_ASSIGNMENT_.
Look through the listing below, and wherever a line has the string "wstrb", pull it out.

_EXERCISE DATA_.

## config.mk

```make
export PLATFORM = sky130hd
export DESIGN_NAME = rwgen_top
export DESIGN_NICKNAME = d
export VERILOG_FILES = /design/src/verilog/rwgen_pkg.sv /design/src/verilog/axi_issue.sv /design/src/verilog/req_fifo.sv /design/src/verilog/req_producer.sv /design/src/verilog/rwgen_top.sv
export SDC_FILE = /design/constraint.sdc
export NUM_CORES = 1
export LEC_CHECK = 0
export BUFFER_PORTS_ARGS = -buffer_cell sky130_fd_sc_hd__clkbuf_2
export CAP_MARGIN = 5
export CORE_AREA = 2 2 367 369
export CTS_BUF_LIST = sky130_fd_sc_hd__clkbuf_8
export DETAILED_ROUTE_END_ITERATION = 16
export DIE_AREA = 0 0 369 371
export MAX_ROUTING_LAYER = met4
export PLACE_DENSITY_LB_ADDON = 0.15
export SYNTH_ARGS = -nofsm -noshare
export SYNTH_HDL_FRONTEND = slang
export SYNTH_SLANG_ARGS = --single-unit
```

## constraint.sdc

```tcl
create_clock -name axi4_mm_clk -period 10.7 [get_ports axi4_mm_clk]
set_clock_uncertainty 0.15 [all_clocks]
set_input_delay 1.605 -clock axi4_mm_clk [delete_from_list [all_inputs] [get_ports axi4_mm_clk]]
set_output_delay 1.605 -clock axi4_mm_clk [all_outputs]
set_load 0.01 [all_outputs]
```

## src/verilog/rwgen_pkg.sv

```systemverilog
// Traffic generator shared definitions
// Widths, memory target and access class encodings, run configuration
// and the request record passed from producer to issuer.

package rwgen_pkg;

    parameter int ADDR_W     = 64;
    parameter int ID_W       = 12;
    parameter int DATA_W     = 512;
    parameter int CNT_W      = 16;
    parameter int LINE_SHIFT = 6;    // 64-byte cache line

    typedef logic [ADDR_W-1:0] addr_t;
    typedef logic [ID_W-1:0]   id_t;

    // memory target, top two user bits
    typedef enum logic [1:0] {
        RGN_HOST          = 2'b00,
        RGN_HDM_HOST_BIAS = 2'b10,
        RGN_HDM_DEV_BIAS  = 2'b11
    } region_e;

    // low two user bits, meaning depends on direction
    typedef enum logic [1:0] {
        ACC_NC         = 2'b00,  // non-cacheable
        ACC_SHARED_OWN = 2'b01,  // rd cacheable-shared, wr cacheable-owned
        ACC_OWN_PUSH   = 2'b10   // rd cacheable-owned, wr nc-push
    } access_class_e;

    typedef struct packed {
        region_e       region;
        logic [1:0]    rsvd;     // always zero
        access_class_e acc_class;
    } axi_user_t;

    typedef enum logic [2:0] {
        RNG_SEQ  = 3'd0,
        RNG_32K  = 3'd1,
        RNG_128K = 3'd2,
        RNG_1M   = 3'd3,
        RNG_4M   = 3'd4,
        RNG_16M  = 3'd5,
        RNG_32M  = 3'd6
    } range_sel_e;

    typedef struct packed {
        logic             is_write;
        region_e          region;
        access_class_e    acc_class;
        range_sel_e       range_sel;
        logic [CNT_W-1:0] num_request;
        addr_t            page_base;
        logic [63:0]      seed;
    } run_cfg_t;

    typedef struct packed {
        logic      is_write;
        addr_t     addr;
        id_t       id;
        axi_user_t user;
        logic      last;      // final request of the run
    } axi_req_t;

endpackage

```

## src/verilog/axi_issue.sv

```systemverilog
// AXI4 request issuer
// Takes requests from the FIFO head and presents them on AR, or on AW and
// W, which are accepted independently. Counts completed requests and
// stalled cycles, and pulses done when the last request of a run finishes.

`timescale 1ns/1ps

module axi_issue #(
    parameter int ADDR_W = rwgen_pkg::ADDR_W,
    parameter int ID_W   = rwgen_pkg::ID_W
) (
    input  logic                             axi4_mm_clk,
    input  logic                             rst_n,
    input  logic                             start,
    input  rwgen_pkg::axi_req_t              pop_data,
    input  logic                             empty,
    output logic                             pop,
    output logic                             arvalid,
    output logic [ADDR_W-1:0]                araddr,
    output logic [ID_W-1:0]                  arid,
    output rwgen_pkg::axi_user_t             aruser,
    input  logic                             arready,
    output logic                             awvalid,
    output logic [ADDR_W-1:0]                awaddr,
    output logic [ID_W-1:0]                  awid,
    output rwgen_pkg::axi_user_t             awuser,
    input  logic                             awready,
    output logic                             wvalid,
    output logic [rwgen_pkg::DATA_W-1:0]     wdata,
    output logic [rwgen_pkg::DATA_W/8-1:0]   wstrb,
    output logic                             wlast,
    input  logic                             wready,
    output logic                             done,
    output logic [rwgen_pkg::CNT_W-1:0]      issued_cnt,
    output logic [rwgen_pkg::CNT_W-1:0]      stall_cnt
);

    import rwgen_pkg::*;

    axi_req_t req_q;     // request currently on the bus
    logic     ar_pend;
    logic     aw_pend;
    logic     w_pend;
    logic     aw_ok;
    logic     w_ok;
    logic     rd_complete;
    logic     wr_complete;
    logic     complete;
    logic     idle;
    logic     stalled;

    // a channel counts as done if already accepted or accepted now
    assign aw_ok = ~aw_pend | awready;
    assign w_ok  = ~w_pend | wready;

    assign rd_complete = ar_pend & arready;
    assign wr_complete = (aw_pend | w_pend) & aw_ok & w_ok;
    assign complete    = rd_complete | wr_complete;
    assign idle        = ~(ar_pend | aw_pend | w_pend);

    // load next head as soon as the slot frees up
    assign pop = ~empty & (idle | complete);

    // one stall per cycle, even with both write channels held
    assign stalled = (ar_pend & ~arready) | (aw_pend & ~awready) | (w_pend & ~wready);

    assign arvalid = ar_pend;
    assign araddr  = ADDR_W'(req_q.addr);
    assign arid    = ID_W'(req_q.id);
    assign aruser  = req_q.user;

    assign awvalid = aw_pend;
    assign awaddr  = ADDR_W'(req_q.addr);
    assign awid    = ID_W'(req_q.id);
    assign awuser  = req_q.user;

    assign wvalid = w_pend;
    assign wdata  = '1;
    assign wstrb  = '1;
    assign wlast  = 1'b1;   // single-beat bursts

    always_ff @(posedge axi4_mm_clk) begin
        if (pop) begin
            req_q <= pop_data;
        end
    end

    always_ff @(posedge axi4_mm_clk) begin
        if (!rst_n) begin
            ar_pend <= 1'b0;
            aw_pend <= 1'b0;
            w_pend  <= 1'b0;
        end else if (pop) begin
            ar_pend <= ~pop_data.is_write;
            aw_pend <= pop_data.is_write;
            w_pend  <= pop_data.is_write;
        end else begin
            if (arready) begin
                ar_pend <= 1'b0;
            end
            if (awready) begin
                aw_pend <= 1'b0;
            end
            if (wready) begin
                w_pend <= 1'b0;
            end
        end
    end

    always_ff @(posedge axi4_mm_clk) begin
        if (!rst_n) begin
            done       <= 1'b0;
            issued_cnt <= '0;
            stall_cnt  <= '0;
        end else begin
            done <= complete & req_q.last;
            if (start) begin
                issued_cnt <= '0;
                stall_cnt  <= '0;
            end else begin
                issued_cnt <= issued_cnt + CNT_W'(complete);
                stall_cnt  <= stall_cnt + CNT_W'(stalled);
            end
        end
    end

endmodule

```

## src/verilog/req_fifo.sv

```systemverilog
// Request FIFO
// Small circular buffer with show-ahead head on pop_data; the payload
// type is set by the instantiating level.

`timescale 1ns/1ps

module req_fifo #(
    parameter int  FIFO_DEPTH = 4,
    parameter type payload_t  = logic [7:0]
) (
    input  logic     axi4_mm_clk,
    input  logic     rst_n,
    input  logic     push,
    input  payload_t push_data,
    input  logic     pop,
    output payload_t pop_data,
    output logic     full,
    output logic     empty
);

    localparam int PTR_W = (FIFO_DEPTH > 1) ? $clog2(FIFO_DEPTH) : 1;
    localparam int CNT_W = $clog2(FIFO_DEPTH + 1);

    payload_t         mem [FIFO_DEPTH];
    logic [PTR_W-1:0] wr_ptr;
    logic [PTR_W-1:0] rd_ptr;
    logic [CNT_W-1:0] count;
    logic             do_push;
    logic             do_pop;

    assign do_push = push & ~full;
    assign do_pop  = pop & ~empty;

    assign full     = (count == CNT_W'(FIFO_DEPTH));
    assign empty    = (count == '0);
    assign pop_data = mem[rd_ptr];   // head shown ahead

    always_ff @(posedge axi4_mm_clk) begin
        if (do_push) begin
            mem[wr_ptr] <= push_data;
        end
    end

    always_ff @(posedge axi4_mm_clk) begin
        if (!rst_n) begin
            wr_ptr <= '0;
            rd_ptr <= '0;
            count  <= '0;
        end else begin
            if (do_push) begin
                wr_ptr <= (wr_ptr == PTR_W'(FIFO_DEPTH - 1)) ? '0 : wr_ptr + PTR_W'(1);
            end
            if (do_pop) begin
                rd_ptr <= (rd_ptr == PTR_W'(FIFO_DEPTH - 1)) ? '0 : rd_ptr + PTR_W'(1);
            end
            case ({do_push, do_pop})
                2'b10:   count <= count + CNT_W'(1);
                2'b01:   count <= count - CNT_W'(1);
                default: count <= count;   // none or both
            endcase
        end
    end

endmodule

```

## src/verilog/req_producer.sv

```systemverilog
// Request producer
// Latches the run configuration on start, steps the shift-xor seed and
// builds one addressed, tagged cache-line request per cycle into the FIFO.

`timescale 1ns/1ps

module req_producer #(
    parameter int ADDR_W = rwgen_pkg::ADDR_W,
    parameter int ID_W   = rwgen_pkg::ID_W
) (
    input  logic                axi4_mm_clk,
    input  logic                rst_n,
    input  rwgen_pkg::run_cfg_t cfg,
    input  logic                start,
    input  logic                full,
    output logic                push,
    output rwgen_pkg::axi_req_t push_data
);

    import rwgen_pkg::*;

    run_cfg_t          cfg_q;
    logic              active;
    logic [CNT_W-1:0]  cnt_q;      // index k of the next request
    logic [63:0]       seed_q;
    logic [63:0]       seed_next;
    logic [63:0]       seed_mask;
    logic [4:0]        keep_bits;
    logic [ADDR_W-1:0] offset;
    logic [ADDR_W-1:0] req_addr;
    logic [ID_W-1:0]   req_id;
    logic              is_last;

    assign seed_next = seed_q ^ (seed_q << 1) ^ (seed_q >> 1);

    // seed bits kept per range
    always_comb begin
        case (cfg_q.range_sel)
            RNG_32K:  keep_bits = 5'd9;
            RNG_128K: keep_bits = 5'd11;
            RNG_1M:   keep_bits = 5'd14;
            RNG_4M:   keep_bits = 5'd16;
            RNG_16M:  keep_bits = 5'd18;
            RNG_32M:  keep_bits = 5'd19;
            default:  keep_bits = 5'd0;
        endcase
    end

    assign seed_mask = (64'd1 << keep_bits) - 64'd1;

    always_comb begin
        if (cfg_q.range_sel == RNG_SEQ) begin
            offset = ADDR_W'(cnt_q) << LINE_SHIFT;         // k lines past base
        end else begin
            offset = ADDR_W'(seed_q & seed_mask) << LINE_SHIFT;
        end
    end

    assign req_addr = ADDR_W'(cfg_q.page_base) + offset;
    assign req_id   = ID_W'(cnt_q);                         // wraps at ID_W
    assign is_last  = (cnt_q == cfg_q.num_request - CNT_W'(1));

    always_comb begin
        push_data.is_write       = cfg_q.is_write;
        push_data.addr           = addr_t'(req_addr);
        push_data.id             = id_t'(req_id);
        push_data.user.region    = cfg_q.region;
        push_data.user.rsvd      = 2'b00;
        push_data.user.acc_class = cfg_q.acc_class;
        push_data.last           = is_last;
    end

    assign push = active & ~full;

    always_ff @(posedge axi4_mm_clk) begin
        if (!rst_n) begin
            active <= 1'b0;
            cnt_q  <= '0;
        end else if (start) begin
            active <= 1'b1;
            cnt_q  <= '0;
        end else if (push) begin
            cnt_q <= cnt_q + CNT_W'(1);
            if (is_last) begin
                active <= 1'b0;   // run fully generated
            end
        end
    end

    always_ff @(posedge axi4_mm_clk) begin
        if (start) begin
            cfg_q  <= cfg;
            seed_q <= cfg.seed;
        end else if (push) begin
            seed_q <= seed_next;
        end
    end

endmodule

```

## src/verilog/rwgen_top.sv

```systemverilog
// CXL host-memory traffic generator top level
// Producer fills a small request FIFO, the issuer drives AXI4 AR or AW/W.
// busy spans a run from start until done.

`timescale 1ns/1ps

module rwgen_top #(
    parameter int ADDR_W     = rwgen_pkg::ADDR_W,
    parameter int ID_W       = rwgen_pkg::ID_W,
    parameter int FIFO_DEPTH = 4
) (
    input  logic                           axi4_mm_clk,
    input  logic                           rst_n,
    input  rwgen_pkg::run_cfg_t            cfg,
    input  logic                           start,
    output logic                           arvalid,
    output logic [ADDR_W-1:0]              araddr,
    output logic [ID_W-1:0]                arid,
    output rwgen_pkg::axi_user_t           aruser,
    input  logic                           arready,
    output logic                           awvalid,
    output logic [ADDR_W-1:0]              awaddr,
    output logic [ID_W-1:0]                awid,
    output rwgen_pkg::axi_user_t           awuser,
    input  logic                           awready,
    output logic                           wvalid,
    output logic [rwgen_pkg::DATA_W-1:0]   wdata,
    output logic [rwgen_pkg::DATA_W/8-1:0] wstrb,
    output logic                           wlast,
    input  logic                           wready,
    output logic                           busy,
    output logic                           done,
    output logic [rwgen_pkg::CNT_W-1:0]    issued_cnt,
    output logic [rwgen_pkg::CNT_W-1:0]    stall_cnt
);

    import rwgen_pkg::*;

    logic     push;
    axi_req_t push_data;
    logic     full;
    logic     pop;
    axi_req_t pop_data;
    logic     empty;

    always_ff @(posedge axi4_mm_clk) begin
        if (!rst_n) begin
            busy <= 1'b0;
        end else if (start) begin
            busy <= 1'b1;
        end else if (done) begin
            busy <= 1'b0;   // drops as the done pulse ends
        end
    end

    req_producer #(.ADDR_W(ADDR_W), .ID_W(ID_W)) i_producer (
        .axi4_mm_clk, .rst_n, .cfg, .start, .full, .push, .push_data
    );

    req_fifo #(.FIFO_DEPTH(FIFO_DEPTH), .payload_t(axi_req_t)) i_fifo (
        .axi4_mm_clk, .rst_n, .push, .push_data, .pop, .pop_data, .full, .empty
    );

    axi_issue #(.ADDR_W(ADDR_W), .ID_W(ID_W)) i_issue (
        .axi4_mm_clk, .rst_n, .start, .pop_data, .empty, .pop,
        .arvalid, .araddr, .arid, .aruser, .arready,
        .awvalid, .awaddr, .awid, .awuser, .awready,
        .wvalid, .wdata, .wstrb, .wlast, .wready,
        .done, .issued_cnt, .stall_cnt
    );

endmodule
```

==> impl_metrics.py <==
metrics = {
    "status": {
        "outcome": "finished, final reports clean",
    },
    "route": {
        "dr.pass1.iters": 5,
        "wl_per_cell_um": 18.6,
        "vias_per_cell": 3.80,
        "vias": 18000,
        "initialDrtViolationCount": 1121,
        "drcViolationCount": 0,
        "wl_um": 88300,
        "ant_nets": 0,
    },
    "synth": {
        "synth_area_leader_cell": "edfxtp_1",
        "synth-main-ff-cell": "edfxtp_1",
        "async_flop_share_pct": 0,
        "synth_top_area_share_pct": 51.2,
        "synth_edf_count": 561,
        "syn_area_mm2": 0.0329,
        "synth.avg_cell_area_um2": 12.6,
        "synth_cells": 2605,
        "synth_area_leaders": "edfxtp_1 (51%), buf_4 (17%), mux4_2 (5.6%)",
        "yosys_warnings": 0,
        "synth.yosys.seq_area_share_pct": 55.0,
        "synth_cell_type_count": 75,
        "ys_ff_latch": 624,
    },
    "sta": {
        "maxSlewViolCount": 0,
        "rsz0062_at_grt": "no",
        "whs_ns": 0.354,
        "max_freq_mhz": 177,
        "setup_violations": 0,
        "slew_headroom_pct": 30.3,
        "finalHoldViolCount": 0,
        "min_period_ns": 5.64,
        "fin_ws_ns": 5.06,
        "period_share_pct": 52.7,
        "fin_setup_tns_ns": 0,
        "worst_pin_slew_ns": 1.04,
    },
    "place": {
        "gp_congestion": 0.778,
        "port_buffers": 354,
        "post-place-ws_ns": 5.04,
        "hpwl_um": 64000,
    },
    "setup_path": {
        "cp_max_fo": 10,
        "arrival_ns": 6.00,
        "critical_path.top_delay_family": "compound AO/OA/AOI/OAI gates",
        "crit_cells": 17,
        "critical_path_class": "reg2reg",
        "crit_top_cell": "a21oi_1",
        "r2r_setup_slack_ns": 5.06,
        "end_kind": "register",
        "startpoint_type": "register",
        "cpMaxStageDelayCell": "a31oi_1",
        "reg2regPathDepth": 17,
        "path_buf_inv": 1,
        "slowest_delay_ns": 0.61,
        "path_cells": "nand2_1 > inv_1 > a21oi_1 > ha_1 > nor3b_1 > a21oi_1 > o21ai_0 > ha_1 > a21oi_1 > nand2_1 > a221oi_1 > nand3_1 > a31oi_1 > nor3_1 > nor2_1 > o211ai_1 > xor2_1",
        "cp.required_ns": 11.06,
        "r2r-end": "i_fifo.mem[1][77]$_DFFE_PP_",
        "regToRegStartpoint": "i_producer.cfg_q[145]$_DFFE_PP_",
        "crit_path_start": "i_producer.cfg_q[145]$_DFFE_PP_",
        "crit_end": "i_fifo.mem[1][77]$_DFFE_PP_",
    },
    "power": {
        "ir_worst_vdd_uv": 103,
        "power.density_mw_per_mm2": 226,
        "p_leak_nw": 14.0,
    },
    "cts": {
        "cts_resized": 0,
        "numCtsBuffers": 108,
        "root_buffer": "clkbuf_8",
        "h-tree-depth": 3,
        "cts_tree": "yes",
        "cts_hold_buf": 0,
        "clkLatencyLatePin_ns": 0.79,
        "postCtsSetupBuffers": 0,
        "clock_sinks": 624,
        "path_clk_slew_ns": 0.06,
        "clk_path_buf_depth": 3,
    },
    "floorplan": {
        "dieArea_mm2": 0.137,
        "die_y_um": 371,
        "fp.coreArea_mm2": 0.133,
        "rows": 134,
        "pin_count": 936,
        "initial_utilization_pct": 24.8,
        "die_w_um": 369,
    },
    "final_layout": {
        "final_layout_size_suffix_gt1_share_pct": 21.0,
        "layout.nets": 3094,
        "syn2layout_area_growth_pct": 8.37,
    },
    "run": {
        "maxCapViolations": 0,
    },
    "global_route": {
        "grt_max_degree": 98,
        "grt_antenna_before_repair": 28,
        "first_global_vias": 17600,
        "grt_pass1_wl_um": 123000,
        "grt_use_total_pct": 12.8,
        "grt-ovfl-total": 0,
    },
    "hold_path": {
        "hold_class": "reg2reg",
    },
}
[synth_stat cells (all sizes together) (41+ instances only)]
| library cell | instances |
|---|---|
| edfxtp | 561 |
| nand3 | 41 |
| clkbuf | 56 |
| nor2 | 83 |
| buf | 758 |
| xnor2 | 118 |
| o21ai | 114 |
| mux4 | 82 |
| a21oi | 80 |
| dfxtp | 63 |
| nand2 | 161 |
| ha | 73 |
| xor2 | 94 |
[layout by cell type (no fill, tap or decap), types with 24 or more instances in the layout]
master / Yosys / layout
inv_1: 33 / 71
and2_1: 30 / 30
nand2_1: 161 / 161
conb_1: 2 / 591
ha_1: 73 / 73
a21o_1: 30 / 30
nand3_1: 41 / 41
nor2_1: 83 / 83
mux4_2: 82 / 82
a21oi_1: 80 / 80
dfxtp_1: 63 / 61
xor2_1: 94 / 94
o21ai_0: 104 / 104
clkbuf_2: 1 / 353
edfxtp_1: 561 / 561
nand4_1: 24 / 24
xnor2_1: 118 / 118
clkbuf_8: 0 / 117
[worst min path at each step]
| stage | startpoint | endpoint | slack, ns | cells after the start |
|---|---|---|---|---|
| 4_1_cts | i_fifo.rd_ptr[1]$_SDFFE_PN0P_ | register | 0.35 | 2 |
| 2_1_floorplan | i_issue.req_q[0]$_DFFE_PP_ | i_issue.done$_SDFF_PN0_ | 0.30 | 1 |
| 6_report | i_fifo.rd_ptr[1]$_SDFFE_PN0P_ | register | 0.35 | 2 |
| 3_5_place_dp | i_fifo.rd_ptr[1]$_SDFFE_PN0P_ | register | 0.34 | 2 |
| 3_3_place_gp | i_issue.stall_cnt[7]$_SDFF_PP0_ | i_issue.stall_cnt[7]$_SDFF_PP0_ | 0.34 | 2 |
| 5_1_grt | i_producer.cfg_q[68]$_DFFE_PP_ | i_fifo.mem[0][21]$_DFFE_PP_ | 0.38 | 0 |
[per-layer routing]
layer  track usage, %  up-vias  routed length [um]  part of all wire (%)
li1                 -     8536                   -                     -
met3             3.32       98                5800                   6.6
met2             19.5      622               40900                    46
met1             16.6     8760               39900                    45
met4             3.91        0                1690                   1.9
met5                -        -                   0                     0
[tightest hold or removal path, stage by stage (launching register included)]
cell and delay, ns:
dfxtp_1 0.32, nand2_1 0.05, a21boi_0 0.09
[where the power goes]
part | internal, mW | switching (mW) | total (mW)
clock | 1.19 | 1.02 | 2.21
sequential | 3.31 | 0.384 | 3.70
combinational | 0.844 | 1.29 | 2.13
[state kept, by name, summed over array words and instances, names as in the netlist, 4 cells and up, named ones only]
| signal | cells |
|---|---|
| i_fifo.mem | 328 |
| i_issue.araddr | 64 |
| i_issue.arid | 12 |
| i_issue.aruser | 4 |
| i_issue.issued_cnt | 16 |
| i_issue.stall_cnt | 16 |
| i_producer.cfg_q | 83 |
| i_producer.cnt_q | 16 |
| i_producer.push_data | 5 |
| i_producer.seed_q | 64 |
[kinds of logic after synthesis]
group | Yosys count | share of synthesized area [%]
buf+inv | 847 | 18.1
flops | 624 | 55.0
simple gates | 436 | 6.32
compound gates | 320 | 6.09
xor+xnor | 212 | 5.64
mux | 89 | 5.84
fa+ha+maj | 75 | 2.90
other cells | 2 | 0.0228
[through the flow]
step                cells  total power [mW]  instance area [um^2]  utilization (%)
floorplan            3194              5.54                 35100                -
global placement     4519              5.98                 33400             25.2
detailed placement   4519              5.96                 33400             25.2
CTS                  4720              8.25                 35600             26.8
global route         4736              8.56                 35700             26.8
finish               4737              8.04                 35700             26.8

_RESULT_.
    output logic [rwgen_pkg::DATA_W/8-1:0]   wstrb,
    assign wstrb  = '1;
    output logic [rwgen_pkg::DATA_W/8-1:0] wstrb,
        .wvalid, .wdata, .wstrb, .wlast, .wready,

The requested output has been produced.